**INSTRUCTIONS TO FOLLOW:**
Go through the records and give the number of lines that include "take", with nothing else.
──────── DATASET RECORDS
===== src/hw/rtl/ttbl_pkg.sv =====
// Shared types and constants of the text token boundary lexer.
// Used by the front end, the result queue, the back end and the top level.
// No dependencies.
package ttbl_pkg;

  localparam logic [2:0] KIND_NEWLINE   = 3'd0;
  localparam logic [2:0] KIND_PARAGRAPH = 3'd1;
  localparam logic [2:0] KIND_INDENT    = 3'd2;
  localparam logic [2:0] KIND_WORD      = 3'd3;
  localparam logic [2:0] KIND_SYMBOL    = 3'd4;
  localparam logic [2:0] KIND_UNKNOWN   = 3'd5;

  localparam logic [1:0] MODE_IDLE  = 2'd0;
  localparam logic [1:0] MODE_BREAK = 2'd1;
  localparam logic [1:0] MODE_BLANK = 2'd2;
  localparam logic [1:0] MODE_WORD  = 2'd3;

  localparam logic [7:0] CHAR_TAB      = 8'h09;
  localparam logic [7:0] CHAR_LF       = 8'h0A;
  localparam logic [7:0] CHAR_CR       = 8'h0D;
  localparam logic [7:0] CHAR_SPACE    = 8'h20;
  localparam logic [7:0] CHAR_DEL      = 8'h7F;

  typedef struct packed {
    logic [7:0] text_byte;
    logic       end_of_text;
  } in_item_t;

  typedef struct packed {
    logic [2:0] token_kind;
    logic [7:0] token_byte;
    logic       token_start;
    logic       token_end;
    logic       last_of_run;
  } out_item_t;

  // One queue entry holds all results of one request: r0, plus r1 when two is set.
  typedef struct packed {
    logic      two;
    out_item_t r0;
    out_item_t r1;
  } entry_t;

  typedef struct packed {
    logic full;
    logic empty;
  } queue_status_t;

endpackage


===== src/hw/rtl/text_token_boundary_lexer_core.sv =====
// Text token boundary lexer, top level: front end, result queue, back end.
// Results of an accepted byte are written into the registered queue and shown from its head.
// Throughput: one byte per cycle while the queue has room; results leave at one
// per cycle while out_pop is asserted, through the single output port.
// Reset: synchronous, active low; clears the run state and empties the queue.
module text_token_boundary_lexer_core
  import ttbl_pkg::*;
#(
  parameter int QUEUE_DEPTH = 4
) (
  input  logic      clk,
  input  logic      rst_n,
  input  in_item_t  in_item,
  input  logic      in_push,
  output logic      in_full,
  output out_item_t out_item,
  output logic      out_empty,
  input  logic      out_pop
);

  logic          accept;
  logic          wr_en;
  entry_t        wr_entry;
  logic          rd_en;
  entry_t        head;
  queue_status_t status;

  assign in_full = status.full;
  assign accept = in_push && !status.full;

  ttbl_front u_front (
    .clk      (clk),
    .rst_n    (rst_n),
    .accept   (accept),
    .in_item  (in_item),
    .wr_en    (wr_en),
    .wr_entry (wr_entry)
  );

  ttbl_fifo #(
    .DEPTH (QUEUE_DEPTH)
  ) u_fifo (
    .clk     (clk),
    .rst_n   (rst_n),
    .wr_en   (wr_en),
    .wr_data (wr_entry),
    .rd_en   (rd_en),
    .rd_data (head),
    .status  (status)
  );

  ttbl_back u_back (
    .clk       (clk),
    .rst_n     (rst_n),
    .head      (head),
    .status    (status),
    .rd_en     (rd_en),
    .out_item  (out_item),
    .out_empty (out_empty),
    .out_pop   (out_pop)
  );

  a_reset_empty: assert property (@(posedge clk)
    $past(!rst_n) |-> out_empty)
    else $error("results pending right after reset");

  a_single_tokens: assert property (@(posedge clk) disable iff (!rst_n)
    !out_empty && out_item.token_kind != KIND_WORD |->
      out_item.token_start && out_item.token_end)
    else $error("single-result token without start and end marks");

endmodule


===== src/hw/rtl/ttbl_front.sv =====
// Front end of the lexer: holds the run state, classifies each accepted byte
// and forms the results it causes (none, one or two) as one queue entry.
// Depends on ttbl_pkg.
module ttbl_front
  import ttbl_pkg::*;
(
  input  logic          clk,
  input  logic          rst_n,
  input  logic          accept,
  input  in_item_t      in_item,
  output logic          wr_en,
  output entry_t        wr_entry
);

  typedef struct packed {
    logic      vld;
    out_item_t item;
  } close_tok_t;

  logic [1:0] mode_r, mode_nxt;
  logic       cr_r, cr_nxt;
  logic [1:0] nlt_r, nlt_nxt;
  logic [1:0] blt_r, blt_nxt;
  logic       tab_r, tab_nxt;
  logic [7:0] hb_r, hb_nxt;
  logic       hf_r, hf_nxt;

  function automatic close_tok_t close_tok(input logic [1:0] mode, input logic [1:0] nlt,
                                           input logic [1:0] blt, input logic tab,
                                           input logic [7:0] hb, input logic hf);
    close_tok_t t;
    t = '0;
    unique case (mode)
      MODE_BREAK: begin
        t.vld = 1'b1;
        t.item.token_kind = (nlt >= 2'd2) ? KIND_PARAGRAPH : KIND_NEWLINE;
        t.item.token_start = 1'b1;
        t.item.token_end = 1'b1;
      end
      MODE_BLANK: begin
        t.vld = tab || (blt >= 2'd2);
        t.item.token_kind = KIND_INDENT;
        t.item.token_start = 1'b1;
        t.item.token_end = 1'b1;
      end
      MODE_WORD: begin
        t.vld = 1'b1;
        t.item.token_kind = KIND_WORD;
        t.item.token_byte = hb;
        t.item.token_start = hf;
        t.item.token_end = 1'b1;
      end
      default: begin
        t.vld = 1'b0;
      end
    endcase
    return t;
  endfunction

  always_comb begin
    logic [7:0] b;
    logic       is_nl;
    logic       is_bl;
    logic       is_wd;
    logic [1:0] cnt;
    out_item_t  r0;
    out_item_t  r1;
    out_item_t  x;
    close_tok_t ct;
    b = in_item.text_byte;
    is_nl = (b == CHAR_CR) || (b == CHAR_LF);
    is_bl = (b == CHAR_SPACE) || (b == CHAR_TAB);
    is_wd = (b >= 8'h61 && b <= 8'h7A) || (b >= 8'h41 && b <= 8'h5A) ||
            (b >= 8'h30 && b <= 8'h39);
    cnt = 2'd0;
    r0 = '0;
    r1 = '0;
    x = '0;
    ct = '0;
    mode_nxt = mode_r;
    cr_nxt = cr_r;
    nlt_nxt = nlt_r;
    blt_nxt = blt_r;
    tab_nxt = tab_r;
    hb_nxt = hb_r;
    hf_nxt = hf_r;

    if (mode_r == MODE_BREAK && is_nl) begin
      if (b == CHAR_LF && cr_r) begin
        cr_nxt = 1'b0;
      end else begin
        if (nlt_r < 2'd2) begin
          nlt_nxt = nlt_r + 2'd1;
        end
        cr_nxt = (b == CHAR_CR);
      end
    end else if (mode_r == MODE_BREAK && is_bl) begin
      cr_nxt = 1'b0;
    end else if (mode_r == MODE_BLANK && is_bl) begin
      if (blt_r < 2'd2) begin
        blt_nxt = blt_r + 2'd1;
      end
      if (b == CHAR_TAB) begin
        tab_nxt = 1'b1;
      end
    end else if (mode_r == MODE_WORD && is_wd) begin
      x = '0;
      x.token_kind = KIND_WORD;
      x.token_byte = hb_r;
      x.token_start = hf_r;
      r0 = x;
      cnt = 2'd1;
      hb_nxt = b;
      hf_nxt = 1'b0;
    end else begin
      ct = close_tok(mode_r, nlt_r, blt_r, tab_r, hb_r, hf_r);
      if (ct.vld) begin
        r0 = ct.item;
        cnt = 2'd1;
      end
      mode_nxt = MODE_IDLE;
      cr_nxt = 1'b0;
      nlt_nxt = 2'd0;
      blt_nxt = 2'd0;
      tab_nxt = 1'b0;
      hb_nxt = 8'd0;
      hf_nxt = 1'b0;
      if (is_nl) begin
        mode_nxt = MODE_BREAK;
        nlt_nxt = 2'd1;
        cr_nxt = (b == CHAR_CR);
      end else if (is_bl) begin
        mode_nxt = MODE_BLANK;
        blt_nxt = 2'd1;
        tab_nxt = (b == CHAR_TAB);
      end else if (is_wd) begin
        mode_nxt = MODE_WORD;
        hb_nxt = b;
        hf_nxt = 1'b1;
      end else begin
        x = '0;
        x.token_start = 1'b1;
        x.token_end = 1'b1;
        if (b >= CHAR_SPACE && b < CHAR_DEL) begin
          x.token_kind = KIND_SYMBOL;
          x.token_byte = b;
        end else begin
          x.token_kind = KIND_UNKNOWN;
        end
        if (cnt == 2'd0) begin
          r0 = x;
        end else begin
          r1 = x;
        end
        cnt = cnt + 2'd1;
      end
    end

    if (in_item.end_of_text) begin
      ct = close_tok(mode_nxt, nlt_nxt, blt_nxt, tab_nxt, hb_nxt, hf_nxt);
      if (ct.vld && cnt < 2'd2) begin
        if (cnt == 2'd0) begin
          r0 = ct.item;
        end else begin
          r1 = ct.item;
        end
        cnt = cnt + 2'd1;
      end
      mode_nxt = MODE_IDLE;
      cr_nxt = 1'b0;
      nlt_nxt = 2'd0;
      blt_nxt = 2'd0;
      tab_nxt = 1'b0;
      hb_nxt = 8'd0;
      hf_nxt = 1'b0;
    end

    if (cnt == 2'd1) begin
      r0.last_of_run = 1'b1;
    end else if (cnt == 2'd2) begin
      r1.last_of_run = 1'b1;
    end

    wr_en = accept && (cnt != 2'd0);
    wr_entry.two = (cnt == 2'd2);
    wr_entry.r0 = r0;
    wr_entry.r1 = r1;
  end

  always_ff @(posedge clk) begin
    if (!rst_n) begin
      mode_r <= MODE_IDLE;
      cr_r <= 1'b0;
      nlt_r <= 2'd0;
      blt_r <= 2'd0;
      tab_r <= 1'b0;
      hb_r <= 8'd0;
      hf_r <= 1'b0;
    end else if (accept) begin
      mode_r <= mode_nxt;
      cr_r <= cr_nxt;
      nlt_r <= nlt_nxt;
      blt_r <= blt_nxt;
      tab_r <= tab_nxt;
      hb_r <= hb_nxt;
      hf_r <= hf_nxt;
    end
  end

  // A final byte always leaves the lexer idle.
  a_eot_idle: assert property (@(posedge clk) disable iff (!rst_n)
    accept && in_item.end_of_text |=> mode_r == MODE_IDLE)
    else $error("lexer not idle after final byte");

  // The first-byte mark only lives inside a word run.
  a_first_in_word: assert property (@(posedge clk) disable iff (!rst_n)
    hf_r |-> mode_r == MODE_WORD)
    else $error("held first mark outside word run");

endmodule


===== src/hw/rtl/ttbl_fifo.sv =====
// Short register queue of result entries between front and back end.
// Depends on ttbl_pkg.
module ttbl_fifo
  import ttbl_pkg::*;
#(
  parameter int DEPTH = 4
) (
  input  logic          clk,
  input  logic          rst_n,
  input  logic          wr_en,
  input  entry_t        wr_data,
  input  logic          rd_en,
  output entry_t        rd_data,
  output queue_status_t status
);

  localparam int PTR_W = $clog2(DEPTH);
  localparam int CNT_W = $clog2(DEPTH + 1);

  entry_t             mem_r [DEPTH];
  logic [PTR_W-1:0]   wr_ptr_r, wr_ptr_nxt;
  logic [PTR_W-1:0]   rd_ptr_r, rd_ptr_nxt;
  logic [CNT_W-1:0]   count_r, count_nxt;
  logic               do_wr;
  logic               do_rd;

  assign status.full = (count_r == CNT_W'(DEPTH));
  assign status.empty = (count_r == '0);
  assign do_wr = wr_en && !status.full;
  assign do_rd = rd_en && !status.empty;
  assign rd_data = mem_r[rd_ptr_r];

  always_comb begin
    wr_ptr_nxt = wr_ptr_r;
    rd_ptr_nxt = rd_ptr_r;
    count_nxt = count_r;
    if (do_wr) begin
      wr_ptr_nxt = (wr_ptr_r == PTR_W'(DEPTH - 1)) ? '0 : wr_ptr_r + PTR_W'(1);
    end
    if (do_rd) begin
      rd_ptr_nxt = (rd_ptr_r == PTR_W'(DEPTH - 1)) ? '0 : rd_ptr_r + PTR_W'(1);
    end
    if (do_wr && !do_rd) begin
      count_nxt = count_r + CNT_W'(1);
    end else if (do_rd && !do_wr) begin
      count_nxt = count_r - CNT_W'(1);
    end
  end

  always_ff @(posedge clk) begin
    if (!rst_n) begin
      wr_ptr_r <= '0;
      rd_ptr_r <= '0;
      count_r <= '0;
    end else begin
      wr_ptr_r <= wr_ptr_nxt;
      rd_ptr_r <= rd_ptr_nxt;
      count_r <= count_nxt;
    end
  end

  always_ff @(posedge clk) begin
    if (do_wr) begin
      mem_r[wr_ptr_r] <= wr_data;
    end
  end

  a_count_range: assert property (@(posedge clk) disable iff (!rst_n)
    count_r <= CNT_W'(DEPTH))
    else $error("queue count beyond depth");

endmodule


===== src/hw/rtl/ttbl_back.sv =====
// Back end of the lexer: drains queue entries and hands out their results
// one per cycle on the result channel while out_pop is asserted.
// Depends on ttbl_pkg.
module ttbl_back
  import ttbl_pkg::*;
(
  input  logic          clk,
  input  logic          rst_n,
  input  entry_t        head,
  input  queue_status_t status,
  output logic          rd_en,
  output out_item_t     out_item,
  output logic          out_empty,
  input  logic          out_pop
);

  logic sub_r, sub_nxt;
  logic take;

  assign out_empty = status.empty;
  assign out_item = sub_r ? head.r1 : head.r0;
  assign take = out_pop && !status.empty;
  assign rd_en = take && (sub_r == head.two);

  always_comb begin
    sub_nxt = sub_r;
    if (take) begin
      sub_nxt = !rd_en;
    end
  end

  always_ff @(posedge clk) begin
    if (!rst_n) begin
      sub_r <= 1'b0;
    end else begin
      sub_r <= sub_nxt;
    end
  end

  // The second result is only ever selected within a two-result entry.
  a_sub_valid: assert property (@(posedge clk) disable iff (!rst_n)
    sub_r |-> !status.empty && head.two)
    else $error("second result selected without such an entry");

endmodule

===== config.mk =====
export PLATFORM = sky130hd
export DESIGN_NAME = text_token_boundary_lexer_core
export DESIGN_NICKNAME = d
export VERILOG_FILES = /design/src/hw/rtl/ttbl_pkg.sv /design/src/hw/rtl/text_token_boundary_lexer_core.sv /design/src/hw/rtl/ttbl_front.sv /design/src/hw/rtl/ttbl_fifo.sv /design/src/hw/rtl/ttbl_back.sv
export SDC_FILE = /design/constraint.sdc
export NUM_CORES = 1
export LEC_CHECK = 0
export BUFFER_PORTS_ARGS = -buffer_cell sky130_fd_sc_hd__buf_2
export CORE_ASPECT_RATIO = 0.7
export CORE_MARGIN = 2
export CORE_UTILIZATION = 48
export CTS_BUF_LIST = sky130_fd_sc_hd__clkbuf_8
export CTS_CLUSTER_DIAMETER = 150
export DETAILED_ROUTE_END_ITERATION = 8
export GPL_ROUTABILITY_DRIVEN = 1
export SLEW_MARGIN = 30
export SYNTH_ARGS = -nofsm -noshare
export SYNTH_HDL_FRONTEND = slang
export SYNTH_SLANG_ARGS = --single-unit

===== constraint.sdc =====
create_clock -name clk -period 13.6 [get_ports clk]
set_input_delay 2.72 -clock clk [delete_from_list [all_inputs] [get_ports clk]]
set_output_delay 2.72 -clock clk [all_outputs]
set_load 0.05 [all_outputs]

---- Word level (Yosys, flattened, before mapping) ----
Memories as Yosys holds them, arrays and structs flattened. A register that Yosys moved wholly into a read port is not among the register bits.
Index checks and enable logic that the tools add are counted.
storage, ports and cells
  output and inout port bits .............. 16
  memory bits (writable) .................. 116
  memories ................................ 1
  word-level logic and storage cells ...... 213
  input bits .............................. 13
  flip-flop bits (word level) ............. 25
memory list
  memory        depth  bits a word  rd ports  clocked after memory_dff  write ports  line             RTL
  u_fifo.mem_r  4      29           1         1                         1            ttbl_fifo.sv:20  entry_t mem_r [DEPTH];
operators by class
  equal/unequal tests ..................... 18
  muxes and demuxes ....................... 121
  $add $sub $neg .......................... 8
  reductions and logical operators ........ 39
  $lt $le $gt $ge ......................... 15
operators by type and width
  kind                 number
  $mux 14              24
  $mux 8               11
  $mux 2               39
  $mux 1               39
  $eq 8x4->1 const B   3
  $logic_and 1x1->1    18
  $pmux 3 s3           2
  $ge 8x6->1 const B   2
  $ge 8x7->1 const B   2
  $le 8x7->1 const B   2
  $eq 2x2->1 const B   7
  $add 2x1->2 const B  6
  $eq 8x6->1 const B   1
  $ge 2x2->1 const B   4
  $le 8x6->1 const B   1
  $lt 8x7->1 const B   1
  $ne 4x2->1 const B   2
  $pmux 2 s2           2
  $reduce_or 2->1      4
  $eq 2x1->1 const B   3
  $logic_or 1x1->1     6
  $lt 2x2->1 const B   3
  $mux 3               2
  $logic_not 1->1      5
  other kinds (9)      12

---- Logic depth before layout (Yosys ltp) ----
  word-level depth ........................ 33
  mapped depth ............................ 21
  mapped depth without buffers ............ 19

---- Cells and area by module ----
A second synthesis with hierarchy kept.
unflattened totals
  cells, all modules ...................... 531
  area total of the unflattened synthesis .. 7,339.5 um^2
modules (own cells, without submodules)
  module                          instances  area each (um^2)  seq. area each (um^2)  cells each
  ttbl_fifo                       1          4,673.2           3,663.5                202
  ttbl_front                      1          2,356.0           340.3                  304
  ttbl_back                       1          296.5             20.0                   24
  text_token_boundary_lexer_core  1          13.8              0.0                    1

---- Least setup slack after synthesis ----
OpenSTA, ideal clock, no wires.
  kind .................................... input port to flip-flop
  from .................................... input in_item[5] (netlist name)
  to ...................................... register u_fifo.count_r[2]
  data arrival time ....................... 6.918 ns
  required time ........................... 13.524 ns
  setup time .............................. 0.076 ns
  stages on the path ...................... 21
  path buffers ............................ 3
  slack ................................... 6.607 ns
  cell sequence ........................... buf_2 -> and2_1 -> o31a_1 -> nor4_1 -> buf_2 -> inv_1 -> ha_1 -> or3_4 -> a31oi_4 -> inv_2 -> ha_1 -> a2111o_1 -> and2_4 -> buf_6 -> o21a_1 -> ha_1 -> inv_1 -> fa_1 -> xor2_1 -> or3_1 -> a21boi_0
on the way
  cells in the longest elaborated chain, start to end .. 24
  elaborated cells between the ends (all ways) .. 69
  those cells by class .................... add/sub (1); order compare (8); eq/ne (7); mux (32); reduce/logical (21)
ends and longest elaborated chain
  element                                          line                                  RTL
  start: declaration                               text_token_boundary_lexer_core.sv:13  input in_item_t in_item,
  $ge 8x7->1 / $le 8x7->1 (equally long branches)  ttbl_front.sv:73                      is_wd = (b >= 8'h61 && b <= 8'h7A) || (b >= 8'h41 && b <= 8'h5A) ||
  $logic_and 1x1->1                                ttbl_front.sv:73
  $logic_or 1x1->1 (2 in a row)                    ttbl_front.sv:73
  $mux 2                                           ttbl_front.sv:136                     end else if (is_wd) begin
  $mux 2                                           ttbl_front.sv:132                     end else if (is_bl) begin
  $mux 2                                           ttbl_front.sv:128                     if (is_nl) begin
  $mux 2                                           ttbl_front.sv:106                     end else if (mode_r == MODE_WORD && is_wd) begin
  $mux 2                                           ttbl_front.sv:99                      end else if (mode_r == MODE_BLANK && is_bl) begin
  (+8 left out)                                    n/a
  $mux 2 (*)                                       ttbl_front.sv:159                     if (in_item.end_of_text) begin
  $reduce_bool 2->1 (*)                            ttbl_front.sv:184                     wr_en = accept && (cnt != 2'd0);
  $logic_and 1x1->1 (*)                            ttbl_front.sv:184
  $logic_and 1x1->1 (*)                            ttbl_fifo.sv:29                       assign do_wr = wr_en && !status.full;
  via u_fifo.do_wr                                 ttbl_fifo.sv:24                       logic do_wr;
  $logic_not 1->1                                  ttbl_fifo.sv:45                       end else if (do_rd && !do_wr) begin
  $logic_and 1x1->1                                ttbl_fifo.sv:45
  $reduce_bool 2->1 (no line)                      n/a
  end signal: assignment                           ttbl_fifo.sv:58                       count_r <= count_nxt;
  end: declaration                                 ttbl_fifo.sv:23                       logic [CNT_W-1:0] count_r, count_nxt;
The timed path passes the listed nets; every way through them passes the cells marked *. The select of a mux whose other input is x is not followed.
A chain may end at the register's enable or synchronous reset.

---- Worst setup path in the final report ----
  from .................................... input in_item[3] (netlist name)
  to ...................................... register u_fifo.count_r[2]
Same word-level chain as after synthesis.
────────────────
──────── DATASET RECORDS
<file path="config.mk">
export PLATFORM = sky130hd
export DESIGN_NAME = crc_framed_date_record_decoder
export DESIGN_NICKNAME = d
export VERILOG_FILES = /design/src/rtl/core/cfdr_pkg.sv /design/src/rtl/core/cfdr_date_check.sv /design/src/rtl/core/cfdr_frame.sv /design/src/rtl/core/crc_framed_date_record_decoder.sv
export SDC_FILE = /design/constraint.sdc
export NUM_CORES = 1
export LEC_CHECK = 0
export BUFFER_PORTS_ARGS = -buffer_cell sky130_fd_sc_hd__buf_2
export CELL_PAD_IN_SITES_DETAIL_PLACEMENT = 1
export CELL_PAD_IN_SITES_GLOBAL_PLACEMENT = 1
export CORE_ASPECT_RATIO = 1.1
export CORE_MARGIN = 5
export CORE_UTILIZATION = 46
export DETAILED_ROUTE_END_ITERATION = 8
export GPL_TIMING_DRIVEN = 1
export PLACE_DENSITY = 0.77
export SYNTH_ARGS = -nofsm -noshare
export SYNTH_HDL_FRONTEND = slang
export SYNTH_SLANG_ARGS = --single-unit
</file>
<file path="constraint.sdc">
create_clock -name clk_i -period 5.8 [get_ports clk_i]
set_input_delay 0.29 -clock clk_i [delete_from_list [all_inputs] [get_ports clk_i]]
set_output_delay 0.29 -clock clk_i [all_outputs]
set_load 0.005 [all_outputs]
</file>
────────────────
**SOLUTION FOR THIS PROBLEM:**
4